Situation in Syria
I have to start this briefing with a phrase that has opened many of the briefings in the past few years: the situation in Syria remains tense. It is particularly complicated in the north of the country, mainly in and around Aleppo where government forces continue fighting Jabhat al-Nusra militants and groups affiliated with it.
Every day civilians die as a result of the so-called “blind” shelling of western Aleppo controlled by the government forces. Militants from various illegal armed groups have occupied eastern Aleppo and at least half of them belong to Jabhat al-Nusra. They are basically holding the locals hostage and use them as live shields blocking their escape through the humanitarian corridors created by the Syrian Armed Forces and the Russian reconciliation centre at the Hmeimim air base. One of the favourite tactics of the illegal armed groups is using civilian facilities, schools, hospitals and residential buildings, as their headquarters and defence centres, and to open sniper fire from these buildings at Syrian personnel and civilians. A Syrian swimming champion and her 12-year-old brother fell victim to this kind of shooting the other day.
Armed opposition groups and their so-called governing bodies, such as the Aleppo local council, continue to prevent humanitarian aid access into eastern Aleppo. Our opinion is that the foreign “patrons” of the militants – those who provide assistance to them – should have started handling this problem long ago. It is necessary that they influence the militants’ commanders. So far, we have mostly seen attempts by Western forces to protect Jabhat al-Nusra and affiliated militants – literally, helping them out of danger – rather than relieving the humanitarian crisis.

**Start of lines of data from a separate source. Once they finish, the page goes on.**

`config.mk`:
```
export PLATFORM = sky130hd
export DESIGN_NAME = ks_adder_pipe
export DESIGN_NICKNAME = d
export VERILOG_FILES = /design/src/rtl/ks_adder_pipe_pkg.sv /design/src/rtl/ks_adder_pipe_prefix.sv /design/src/rtl/ks_adder_pipe.sv
export SDC_FILE = /design/constraint.sdc
export NUM_CORES = 1
export LEC_CHECK = 0
export BUFFER_PORTS_ARGS = -buffer_cell sky130_fd_sc_hd__buf_2
export CELL_PAD_IN_SITES_DETAIL_PLACEMENT = 0
export CELL_PAD_IN_SITES_GLOBAL_PLACEMENT = 2
export CORE_ASPECT_RATIO = 0.8
export CORE_MARGIN = 2
export CORE_UTILIZATION = 30
export CTS_BUF_LIST = sky130_fd_sc_hd__clkbuf_16
export DETAILED_ROUTE_END_ITERATION = 7
export GPL_TIMING_DRIVEN = 0
export PLACE_DENSITY_LB_ADDON = 0.25
export SYNTH_ARGS = -nofsm -noshare
export SYNTH_HDL_FRONTEND = slang
export SYNTH_SLANG_ARGS = --single-unit
```
`constraint.sdc`:
```
create_clock -name CLK -period 1.7 [get_ports CLK]
set_input_delay 0.17 -clock CLK [delete_from_list [all_inputs] [get_ports CLK]]
set_output_delay 0.17 -clock CLK [all_outputs]
set_load 0.02 [all_outputs]
```
`src/rtl/ks_adder_pipe_pkg.sv`:
```
// Shared helpers for the pipelined Kogge-Stone adder/subtractor.
// The stage bundle is a macro so each module can instantiate it for its
// own WIDTH/TAG_W. Bits, MSB first:
//   valid | g | p | hs | c0 | tag
// g/p are the group generate/propagate being merged level by level.
// hs is the untouched per-bit half-sum, which the sum stage needs.
// c0 is the effective carry-in.

`ifndef KS_STAGE_T
`define KS_STAGE_T(W, TW) struct packed { logic valid; logic [(W)-1:0] g; logic [(W)-1:0] p; logic [(W)-1:0] hs; logic c0; logic [(TW)-1:0] tag; }
`endif

package ks_pkg;

  // number of prefix levels needed to span WIDTH bits
  function automatic int ks_levels(input int width);
    return $clog2(width);
  endfunction

  // flattened width of one stage bundle
  function automatic int ks_stage_bits(input int width, input int tag_w);
    return 3 * width + 2 + tag_w;
  endfunction

  // merge distance of prefix level k (k starts at 1)
  function automatic int ks_dist(input int level);
    return 1 << (level - 1);
  endfunction

endpackage

```
`src/rtl/ks_adder_pipe_prefix.sv`:
```
// One registered Kogge-Stone prefix level.
// Bit i merges with bit i-DIST.
// Bits below DIST already hold their full group from bit 0 and pass through unchanged.
// The stage holds whenever adv is low.

module ks_prefix_stage
  import ks_pkg::*;
#(
  parameter int WIDTH = 16,
  parameter int DIST  = 1,
  parameter int TAG_W = 4,
  localparam int STG_W = ks_stage_bits(WIDTH, TAG_W)
) (
  input  logic             CLK,
  input  logic             RST,
  input  logic             adv,
  input  logic [STG_W-1:0] stage_in,
  output logic [STG_W-1:0] stage_out
);

  typedef `KS_STAGE_T(WIDTH, TAG_W) stage_t;

  stage_t           cur;
  stage_t           q;
  logic [WIDTH-1:0] g_nxt;
  logic [WIDTH-1:0] p_nxt;

  assign cur = stage_in;

  for (genvar i = 0; i < WIDTH; i++) begin : g_bit
    if (i >= DIST) begin : g_merge
      assign g_nxt[i] = cur.g[i] | (cur.p[i] & cur.g[i-DIST]);
      assign p_nxt[i] = cur.p[i] & cur.p[i-DIST];
    end else begin : g_pass
      assign g_nxt[i] = cur.g[i];
      assign p_nxt[i] = cur.p[i];
    end
  end

  // register the merged level; everything freezes while the output is stalled
  always_ff @(posedge CLK) begin
    if (RST) begin
      q <= '0;
    end else if (adv) begin
      q.valid <= cur.valid;
      q.g     <= g_nxt;
      q.p     <= p_nxt;
      q.hs    <= cur.hs;
      q.c0    <= cur.c0;
      q.tag   <= cur.tag;
    end
  end

  assign stage_out = q;

endmodule

```
`src/rtl/ks_adder_pipe.sv`:
```
// Fully pipelined Kogge-Stone adder/subtractor with a valid/ready stream.
// Pipeline:
//   - S0 conditions the operands.
//   - LEVELS prefix stages follow.
//   - An output register resolves the carries.
// One global advance enable stalls every stage at once (no skid buffer).
// FINISH closes the input for good.
// Once the pipe has drained, DONE latches high until reset.

module ks_adder_pipe
  import ks_pkg::*;
#(
  parameter int WIDTH = 16,
  parameter int TAG_W = 4
) (
  input  logic             CLK,
  input  logic             RST,
  input  logic             IN_VALID,
  output logic             IN_READY,
  input  logic [WIDTH-1:0] A,
  input  logic [WIDTH-1:0] B,
  input  logic             CIN,
  input  logic             SUB,
  input  logic [TAG_W-1:0] TAG,
  input  logic             FINISH,
  output logic             OUT_VALID,
  input  logic             OUT_READY,
  output logic [WIDTH-1:0] SUM,
  output logic             COUT,
  output logic             OVF,
  output logic [TAG_W-1:0] OUT_TAG,
  output logic             DONE
);

  localparam int LEVELS = ks_levels(WIDTH);
  localparam int STG_W  = ks_stage_bits(WIDTH, TAG_W);

  typedef `KS_STAGE_T(WIDTH, TAG_W) stage_t;

  logic             adv;
  logic             accept;
  logic             frozen;
  logic             busy;
  logic [WIDTH-1:0] b_eff;
  logic [WIDTH-1:0] gc;
  logic [WIDTH-1:0] sum_nxt;
  logic [LEVELS:0]  stage_valid;
  logic [STG_W-1:0] stg [0:LEVELS];
  stage_t           pre;
  stage_t           s0_q;
  stage_t           last;

  assign adv      = !OUT_VALID | OUT_READY;
  assign IN_READY = adv & !frozen;
  assign accept   = IN_VALID & IN_READY;

  // operand conditioning: subtract as A + ~B + 1, carry-in ignored
  always_comb begin
    b_eff     = SUB ? ~B : B;
    pre       = '0;
    pre.valid = accept;
    pre.g     = A & b_eff;
    pre.p     = A ^ b_eff;
    pre.hs    = A ^ b_eff;
    pre.c0    = SUB | CIN;
    pre.tag   = TAG;
  end

  // S0 register; a bubble enters whenever no beat is accepted
  always_ff @(posedge CLK) begin
    if (RST) begin
      s0_q <= '0;
    end else if (adv) begin
      s0_q <= pre;
    end
  end

  assign stg[0] = s0_q;

  for (genvar k = 1; k <= LEVELS; k++) begin : g_level
    ks_prefix_stage #(
      .WIDTH (WIDTH),
      .DIST  (ks_dist(k)),
      .TAG_W (TAG_W)
    ) u_stage (
      .CLK       (CLK),
      .RST       (RST),
      .adv       (adv),
      .stage_in  (stg[k-1]),
      .stage_out (stg[k])
    );
  end

  // valid is the MSB of each flattened bundle
  for (genvar k = 0; k <= LEVELS; k++) begin : g_valid
    assign stage_valid[k] = stg[k][STG_W-1];
  end

  assign last = stg[LEVELS];
  assign busy = (|stage_valid) | OUT_VALID;

  // Carry-in is folded in last.
  // After the prefix levels, g/p describe the group from bit 0 up to bit i.
  // So the carry out of bit i is G | P & c0.
  always_comb begin
    gc      = last.g | (last.p & {WIDTH{last.c0}});
    sum_nxt = last.hs ^ {gc[WIDTH-2:0], last.c0};
  end

  // result register; data only moves on a real beat so a stalled result stays put
  always_ff @(posedge CLK) begin
    if (RST) begin
      OUT_VALID <= 1'b0;
      SUM       <= '0;
      COUT      <= 1'b0;
      OVF       <= 1'b0;
      OUT_TAG   <= '0;
    end else if (adv) begin
      OUT_VALID <= last.valid;
      if (last.valid) begin
        SUM     <= sum_nxt;
        COUT    <= gc[WIDTH-1];
        OVF     <= gc[WIDTH-1] ^ gc[WIDTH-2];
        OUT_TAG <= last.tag;
      end
    end
  end

  // sticky freeze and drain-complete flag
  always_ff @(posedge CLK) begin
    if (RST) begin
      frozen <= 1'b0;
      DONE   <= 1'b0;
    end else begin
      if (FINISH) begin
        frozen <= 1'b1;
      end
      if (frozen & !busy) begin
        DONE <= 1'b1;
      end
    end
  end

endmodule
```
# Word level (Yosys, flattened, before mapping)

Cells that the tools add are included.

Shifts and indexed selects: 0
Eq/ne operators: 0
Reduce and logical (&&, ||, !) cells: 5
Bitwise gates (word level): 160
Multiply operators: 0
Add/subtract/negate cells: 0
Multiplexer cells: 1
Div/mod/pow operators: 0
$lt $le $gt $ge: 0

Operators by type and width:

| operator         | number |
|---|---|
| $and 1x1->1      | 101 |
| $or 1x1->1       | 52 |
| $and 16x16->16   | 2 |
| $xor 16x16->16   | 2 |
| $mux 16          | 1 |
| $not 16->16      | 1 |
| $or 16x16->16    | 1 |
| $reduce_or 5->1  | 1 |
| $logic_not 1->1  | 3 |
| $reduce_and 2->1 | 1 |
| $xor 1x1->1      | 1 |

Flip-flop bits (word level): 279
Memories kept: 0
Memory bits (writable): 0
Logic and storage cells: 202
ROM bits: 0
Latch bits: 0
Output and inout bits: 25

# Longest topological paths before layout

Depth in word-level cells: 4
Mapped depth: 6
Depth with buffers taken out: 4

# Cells and area by module

A second synthesis with hierarchy kept.

Cells, all modules: 1133
Area, all modules: 11080.6 um2

Modules (own cells, without submodules):

| module                                | cells an instance | area an instance (um2) | times used |
|---|---|---|---|
| ks_adder_pipe                         | 328               | 2874.0                 | 1 |
| ks_prefix_stage at g_level[1].u_stage | 207               | 2080.7                 | 1 |
| ks_prefix_stage at g_level[3].u_stage | 201               | 2059.5                 | 1 |
| ks_prefix_stage at g_level[4].u_stage | 192               | 2034.5                 | 1 |
| ks_prefix_stage at g_level[2].u_stage | 205               | 2031.9                 | 1 |

# Worst setup path after synthesis

No wires, ideal clock.

Path kind: register to register
Start point: register OUT_VALID
End point: register SUM[10]
Arrival: 1.344 ns
Slack: 0.283 ns
Required time: 1.627 ns
Buffers on the path: 3
Cell stages (with the launch flop): 7
Cells stage by stage: dfxtp_1 > nor2b_4 > buf_6 > or3_1 > buf_2 > buf_6 > o22ai_2

Longest elaborated chain between the ends: 3

Ends and longest elaborated chain:

| element                    | line                 | text |
|---|---|---|
| start, declared            | ks_adder_pipe.sv:26  | `output logic OUT_VALID,` |
| start signal, assigned     | ks_adder_pipe.sv:119 | `OUT_VALID <= last.valid;` |
| $logic_not 1->1            | ks_adder_pipe.sv:53  | `assign adv = !OUT_VALID \| OUT_READY;` |
| $or 1x1->1                 | ks_adder_pipe.sv:53  |  |
| $reduce_and 2->1 (no line) | n/a                  |  |
| end signal, assigned       | ks_adder_pipe.sv:121 | `SUM <= sum_nxt;` |
| end, declared              | ks_adder_pipe.sv:28  | `output logic [WIDTH-1:0] SUM,` |

Every way passes these cells.
A chain may end at the register's enable or synchronous reset.

# Worst setup path in the final report

Start point: register OUT_VALID
End point: register g_level[1].u_stage.q, in the netlist g_level[1].u_stage.stage_out[7]

Longest elaborated chain between the ends: 2

Ends and longest elaborated chain:

| element         | line                       | text |
|---|---|---|
| $logic_not 1->1 | ks_adder_pipe.sv:53        |  |
| $or 1x1->1      | ks_adder_pipe.sv:53        |  |
| end, declared   | ks_adder_pipe_prefix.sv:24 | `stage_t q;` |

Every way passes these cells.

==> reports/summary.md <==
## Clock tree
• 30 — cts bufs inserted
• 60 ps — clock-pin transition on the worst setup and hold timing paths
• sky130_fd_sc_hd__clkbuf_16 — CTS root buf
• 1 — H-tree level count
• built — clock tree from TritonCTS
• 560 ps — Clock Latency Late Sink
• 3 — buffer levels on the longest clock path
• 275 — # clock sinks

## Place
• 11200 µm² — placed inst area
• 25900 µm — estimated wirelength of the detail-placed design
• 65 — I/O Buffers
• 1749 — cell count after placement
• 0.825 — placer's final routability congestion estimate

## Power and ir drop
• 4.8% — Gate power share
• 10.1 mW — P_int
• 0.000624 V — worst vdd ir
• 4.52 nW — cell leakage power
• 1090 nW/µm² — power density of the placed cells
• 3.16 mW — switching power summed over all nets
• 23.8% — Switching Share
• 51.7% — sequential share of power
• 13.3 mW — post-route total power
• 43.5% — part of the total power dissipated in the clock network

## Layout
• 12300 µm² — post-route standard cell area excluding fillers
• 18.7% — Synth-to-Final Area Change
• 3667 — FILL cells
• 1422 — final net count
• 1811 — Final Non-Filler Cells
• 0 — count of antenna diodes in the layout
• 36.3% — share of the core filled with cells
• 12.8% — fraction of final layout cells with drive strength greater than 1

## Worst setup path
• sky130_fd_sc_hd__buf_4 — cell mode on critical path
• 10 — maximum fanout along the worst path
• 6 — FF-to-FF path depth
• flop — Critical Path End Type
• sky130_fd_sc_hd__dfxtp_2 — master of the slowest instance on the critical path
• reg -> reg — startpoint-to-endpoint class of the critical path
• nor2b_4, buf_4, buf_4, buf_2, nand2_1, a21oi_1 — critical-path cell list
• 2080 ps — Arr. time, crit path
• 330 ps — maximum single-stage delay on the critical path
• 3 — Critical path buffers and inverters
• 90 ps — r2r setup slk
• flop — Worst setup SP type
• OUT_VALID$_SDFFE_PP0P_ — CP startpoint
• 2170 ps — required time of the critical path
• OUT_VALID$_SDFFE_PP0P_ — origin of the critical flop-to-flop path
• g_level[1].u_stage.stage_out[7]$_SDFFE_PP0P_ — terminus of the critical flop-to-flop path
• buffers and inverters — cell type group with the largest total delay on the critical path

## Die
• 35900 µm² — die area
• 60 — row count
• 211 µm — die width
• 68 — I/O pin count
• 30.6% — Starting Density
• 170 µm — die span in y
• 33800 µm² — core footprint

## STA
• 0 — number of endpoints failing setup at the final stage
• 43.8% — slew margin rel.
• 843 ps — Worst-Margin Slew
• 0 — count of pins over their slew limit
• 0 — Final Hold Violating Endpoints
• 94.7% — final worst path period share
• 1610 ps — clock period minus worst slack
• 621 MHz — Fmax achieved
• 20.5 ps — Clock Skew
• 0 ps — Setup Total Neg Slack

## Logic synthesis
• 8.26 µm² — post-synthesis area per instance
• sky130_fd_sc_hd__dfxtp_1 — most instantiated flip-flop cell in the synthesis netlist
• 10300 µm² — area of the mapped netlist
• 1310 — syn nets
• 1250 — Gate Count Post-Synth
• sky130_fd_sc_hd__dfxtp_1 53%, sky130_fd_sc_hd__nand2_1 13%, sky130_fd_sc_hd__a21oi_1 11% — largest cells by area after synthesis
• 25 — number of distinct standard cells referenced by the synthesized netlist
• 350 x sky130_fd_sc_hd__nand2_1, 275 x sky130_fd_sc_hd__dfxtp_1, 225 x sky130_fd_sc_hd__a21oi_1 — most used standard cells in the synthesized netlist
• 0 — number of synthesis warnings
• sky130_fd_sc_hd__dfxtp_1 — post-synth top area cell
• 53.3% — share of synthesized area occupied by flip-flops and latches
• 0% — async set-reset flop share out of synthesis
• 53.3% — top cell type's share of synthesized area
• 0 — number of enable flip-flop cells after synthesis
• sky130_fd_sc_hd__nand2_1 — most frequently used cell type in the post-synthesis netlist
• 275 — register bit total from synthesis

## Job
• 0 — number of max-cap violations

## GRT
• 1 — number of antenna violations at the first check in global routing
• 8669 — via count of the first global-routing pass
• 19.4% — GR Util All Layers
• 52500 µm — global-route wire length before repair
• 15 — largest net degree at the start of global routing
• 0 — remaining global-route overflow

## Hold path
• s0_q[16]$_SDFFE_PP0P_ — sink of the worst hold path
• in -> reg — Hold Path Class
• 4 — number of instances on the worst hold path
• A[11] — startpoint of the lowest-slack hold path

## Routing
• 8872 — DR vias
• 5 — Pre-antenna DRT Iters
• 0 — Routed Antenna Nets
• 34400 µm — total routed wirelength
• 0 — residual DRC count
• 4.90 — vias per inst
• 383 — Iteration-0 DRC Markers
• 19.0 µm — Avg WL per Cell

## Status
• finished, final reports clean — status

## power groups by stage
stage	logic (mW)	clock network, mW	registers (mW)
floorplan	0.402	0	6.90
global placement	0.633	0	7.01
detailed placement	0.632	0	7.01
CTS	0.659	5.96	6.87
global route	0.736	6.22	6.89
finish	0.644	5.78	6.87
## worst max-delay path by stage
stage,endpoint,slack (ps),cells after the start
3_5_place_dp,SUM[0]$_SDFFE_PP0P_,-370,4
6_report,g_level[1].u_stage.stage_out[7]$_SDFFE_PP0P_,90,6
4_1_cts,IN_READY,-50,6
2_1_floorplan,SUM[10]$_SDFFE_PP0P_,280,6
5_1_grt,s0_q[37]$_SDFFE_PP0P_,-6,7
3_3_place_gp,SUM[0]$_SDFFE_PP0P_,-360,4
## placed cells by master, fill, tap and decap left out, types with 2 or more instances in the layout
cell,netlist,layout
sky130_fd_sc_hd__nand2_1,350,350
sky130_fd_sc_hd__dfxtp_1,275,274
sky130_fd_sc_hd__a21oi_1,225,225
sky130_fd_sc_hd__buf_2,55,101
sky130_fd_sc_hd__nand3_1,54,54
sky130_fd_sc_hd__nor2_1,55,53
sky130_fd_sc_hd__nor3_1,52,52
sky130_fd_sc_hd__a211oi_1,51,51
sky130_fd_sc_hd__clkbuf_1,35,31
sky130_fd_sc_hd__clkbuf_16,0,31
sky130_fd_sc_hd__xor2_1,30,30
sky130_fd_sc_hd__ha_1,17,17
sky130_fd_sc_hd__nand2b_1,15,15
sky130_fd_sc_hd__buf_4,1,14
sky130_fd_sc_hd__dlygate4sd3_1,0,12
sky130_fd_sc_hd__clkinv_1,0,10
sky130_fd_sc_hd__clkbuf_4,0,9
sky130_fd_sc_hd__o22ai_2,9,9
sky130_fd_sc_hd__o21ai_0,7,7
sky130_fd_sc_hd__inv_1,1,5
sky130_fd_sc_hd__o22ai_1,5,5
sky130_fd_sc_hd__buf_1,4,4
sky130_fd_sc_hd__clkbuf_2,0,3
sky130_fd_sc_hd__or3_1,2,2
sky130_fd_sc_hd__buf_6,2,2
## cells by family after synthesis
| logic type | share of synthesized area (%) |
|---|---|
| and+or+nand+nor | 21.2 |
| AOI/OAI and AO/OA | 16.3 |
| DFF | 53.3 |
| buffers and inverters | 4.41 |
| xor gates and xnor gates | 2.63 |
| adders and majority gates | 2.06 |
## metrics by stage
step                      setup WS [ps]  hold slack (ps)
after floorplan                     283              286
final                              90.5             20.1
after global routing              -5.75             16.1
after CTS                         -50.7             1.83
after global placement             -357              381
after detailed placement           -373              385
## worst min-delay path, cell delays in order
cell and delay [ps]:
sky130_fd_sc_hd__buf_2 80, sky130_fd_sc_hd__ha_1 120, sky130_fd_sc_hd__nand2_1 50, sky130_fd_sc_hd__a21oi_1 120
## layer usage
metal / GRT usage, % / up-vias / share of wire (%)
li1: - / 4433 / -
met1: 29.0 / 4254 / 52
met2: 29.4 / 145 / 43
met3: 2.84 / 40 / 3.8
met4: 3.95 / 0 / 1.7
met5: 0 / - / 0
## registers in the layout, summed over array words and instances, names as in the netlist
signal	cells
frozen	1
g_level.u_stage.stage_out	212
COUT	1
OUT_TAG	4
OVF	1
s0_q	38
OUT_VALID	1
SUM	16
DONE	1
## cell type report
class / instances / area, µm² / area share (%)
clock inverter: 16 / 66.3 / 0.541
buffer: 95 / 493 / 4.02
clock buffer: 31 / 776 / 6.33
multi-input combinational: 877 / 4380 / 35.7
sequential: 275 / 5510 / 44.9
timing repair buffer: 82 / 489 / 3.99
tap: 434 / 543 / 4.43
inverter: 1 / 3.75 / 0.0306
## repair_timing
action,in CTS,in global routing
hold buffers,12,0
setup endpoints to repair,1,142
resized for setup,16,23
hold endpoints to repair,12,0
setup buffers,5,0
Note: power is estimated with default switching activity, not from simulation.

Another odious crime happened on October 3 near Hasakah where suicide bomber killed over 30 and injured 90 at a wedding. As we reported before, the Russian Embassy in Damascus was under mortar attack on September 3. The strike came from the suburban town of Jobar, currently controlled by the terrorist groups Jabhat Fateh al-Sham (formerly Jabhat al-Nusra) and Faylaq al-Rahman. Fortunately, there were no victims, but the embassy building sustained some damage. We suspect a connection between this terrorist attack and the vague threat of attack recently passed on by Washington. It is indicative that the attack happened in the midst of a discussion to possibly supply the militants with man-portable air-defence systems and other military equipment that could be used from anywhere.
We get the impression that our Western partners are forgetting that Jabhat al-Nusra (Jabhat Fateh al-Sham), ISIS, Jund al-Aqsa, Ahrar ash-Sham, Jaysh al-Islam and other similar groups are basically the same evolving Al-Qaeda that conducted the horrible terrorist attacks in the United States 15 years ago. Why do our American colleagues not remember that and why do they not remind their people about it on a daily basis at public events? It is beyond my understanding.
The US is protecting Jabhat al-Nusra by all possible means. For the past two years, almost every day we hear tragic reports of American police killing ordinary citizens who only looked like they could hypothetically be a threat to the police or the public. Some police officers thought they were armed, the others thought they could be dangerous, etc. Those were ordinary people who were only suspected of being a threat. Now imagine that two or three people from Jabhat al-Nusra – so thoroughly protected by the US government – walk down the streets of Washington. Imagine what the police would do to those people if they walked down the street in Washington, Chicago or any US city looking the way they usually look. Nobody would have any doubt that those people clearly pose a threat to civilians. Then why is it that those people would be immediately destroyed in one geographic location with complete public support but in another location, they are presented as fighters for justice, as the moderate opposition, a group that is not yet on the genuine path to political resolution, a group that needs refinement but does not yet meet the high standards completely? It is a very strange approach.